Edit Generated Code for Dense Mode operation
The current TCE system can't generate correct dense code. I first generate code without --symmetry option, then manually change it.
Copy perm files
The compiler will not only generate Fortran code, also only perm files
for intermediate arrays. You need to copy all perm files generated with code to execution directory.
Installing fused code
To get the fused code, go to the fusion branch(tag:fusion_20061228)
Select Input File
- spin-adapted ccd: ccd-sym-disk.eq
- spin-adapted ccsd: ccsd_marcel-disk.eq
Select Compiler Flags
Compile option: -o4 -m1 -t1 -f1 --symmetry -nonfusiontiling
Select Debugging Options
If you want to generate code with debug info, go to edu/ohio_state/cis/tce/symmetry, set Util.debugInfo in CodeGen.java and debugInfo in Util.java as true. Otherwise, set them to false.
Notes
The fused code doesn't include perm info. There is no perm files for fused code.
Tips
Tip 1: source files
Some programs have different implemental versions. I save these different versions in $NWCHEM/src/tce/back, when you want to run a special version, you need to copy the file to $NWCHEM/src/tce and compile it.
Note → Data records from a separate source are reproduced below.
==> config.mk <==
export PLATFORM = sky130hd
export DESIGN_NAME = dsf_isqrt
export DESIGN_NICKNAME = d
export VERILOG_FILES = /design/src/hdl/dsf_pkg.sv /design/src/hdl/dsf_isqrt.sv
export SDC_FILE = /design/constraint.sdc
export NUM_CORES = 2
export LEC_CHECK = 0
export BUFFER_PORTS_ARGS = -buffer_cell sky130_fd_sc_hd__buf_2
export CORE_ASPECT_RATIO = 1.75
export CORE_MARGIN = 2
export CORE_UTILIZATION = 30
export CTS_CLUSTER_SIZE = 14
export DETAILED_ROUTE_END_ITERATION = 8
export GPL_ROUTABILITY_DRIVEN = 1
export REMOVE_ABC_BUFFERS = 1
export SLEW_MARGIN = 20
export SYNTH_ARGS = -nofsm -noshare
export SYNTH_HDL_FRONTEND = slang
export SYNTH_MEMORY_MAX_BITS = 65536
export SYNTH_SLANG_ARGS = --single-unit
==> constraint.sdc <==
create_clock -name clk -period 4.4 [get_ports clk]
set_input_delay 0.22 -clock clk [delete_from_list [all_inputs] [get_ports clk]]
set_output_delay 0.22 -clock clk [all_outputs]
set_load 0.1 [all_outputs]
==> src/hdl/dsf_pkg.sv <==
package dsf_pkg;

  // Fixed field widths of the item formats
  localparam int DATA_W  = 32;
  localparam int GROUP_W = 16;
  localparam int REST_W  = 31;
  localparam int STIFF_W = 31;
  localparam int DAMP_W  = 17;
  localparam int ROOT_W  = 32;

  // Default arithmetic settings
  localparam int FRAC_BITS_DEF  = 16;
  localparam int GROUP_BITS_DEF = 16;

  // Configuration port
  localparam int PADDR_W = 3;
  localparam logic [PADDR_W-3:0] REG_GROUP_MASK = '0;
  localparam logic [GROUP_W-1:0] GROUP_MASK_RST = '1;

  localparam logic [DATA_W-1:0] S32_MAX = 32'h7FFF_FFFF;
  localparam logic [DATA_W-1:0] S32_MIN = 32'h8000_0000;

  typedef enum logic [1:0] {
    ST_APPLIED    = 2'd0,
    ST_SKIPPED    = 2'd1,
    ST_DEGENERATE = 2'd2,
    ST_SATURATED  = 2'd3
  } status_t;

  typedef struct packed {
    logic signed [DATA_W-1:0] rel_pos_x;
    logic signed [DATA_W-1:0] rel_pos_y;
    logic signed [DATA_W-1:0] rel_pos_z;
    logic signed [DATA_W-1:0] rel_vel_x;
    logic signed [DATA_W-1:0] rel_vel_y;
    logic signed [DATA_W-1:0] rel_vel_z;
    logic [REST_W-1:0]        rest_length;
    logic [STIFF_W-1:0]       stiffness;
    logic [DAMP_W-1:0]        damping;
    logic [GROUP_W-1:0]       first_group;
    logic [GROUP_W-1:0]       second_group;
  } spring_item_t;

  typedef struct packed {
    status_t                  status;
    logic signed [DATA_W-1:0] force_x;
    logic signed [DATA_W-1:0] force_y;
    logic signed [DATA_W-1:0] force_z;
  } result_item_t;

  // Shift right, rounding toward zero
  function automatic logic signed [63:0] shr_tz(input logic signed [63:0] x, input int sh);
    logic [63:0] m;
    m = x[63] ? 64'(-x) : 64'(x);
    m = m >> sh;
    return x[63] ? -$signed(m) : $signed(m);
  endfunction

  // Clamp to the signed 32-bit range; top bit flags a clamp
  function automatic logic [DATA_W:0] sat32(input logic signed [63:0] x);
    if (x > 64'sd2147483647) begin
      return {1'b1, S32_MAX};
    end else if (x < -64'sd2147483648) begin
      return {1'b1, S32_MIN};
    end
    return {1'b0, x[DATA_W-1:0]};
  endfunction

endpackage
For example, all spin-adapted ccd programs are ccd_sym.F. If you want to use the non-fusion version, copy $NWCHEM/src/tce/back/ccd_sym.nonfused.spin_adapted.F to $NWCHEM/src/tce/ccd_sym.F.
Tip 2: driver
There are some variables in the ohio_tce_reformat.F, you need to change them for different execution situations.
(1) spinmode
if you want to run spin-adapted code, set spinmode=1 if you want to run spin-orbital code, set spinmode=2
(2) maxiter: The maximal iteration for converge
Tip 3: perm
The non-fusion codes need perm files in execution. You can find the corresponding perm files in $NWCHEM4.7/bin/LINUX64/perm. You need to copy these files to execution directory for execution.
Tip 4: OTCE
To run non-fusion code, install the OTCE library by $NWCHEM/src/tce/otce/GNUmakefile.nonfusion. To run fusion code, install the OTCE library by $NWCHEM/src/tce/otce/GNUmakefile.fusion. Thus, you need to reinstall the OTCE library each time switching between fusion and non-fusion code.
Tip 5: input
The input files can be found in $NWCHEM4.7/bin/LINUX64/input. Note that, for spin-adapted and spin-orbital programs, you need different input files. For fusion and non-fusion programs, you can use the same input file.
Detailed instructions
Spin-Adapted CCD with fusion, all intermediate arrays are in memory
- source: $NWCHEM/src/tce/back/ccd_sym.fusion.inmemory.F
Copy it to $NWCHEM/src/tce/ccd_sym.F for compilation
- Perm files: No perm file
- Input files:
(smallest case): $NWCHEM/bin/LINUX64/input/test1.nw (O=5, V=2) (largest case): $NWCHEM/bin/LINUX64/input/hex_med.nw (O=22, V=54)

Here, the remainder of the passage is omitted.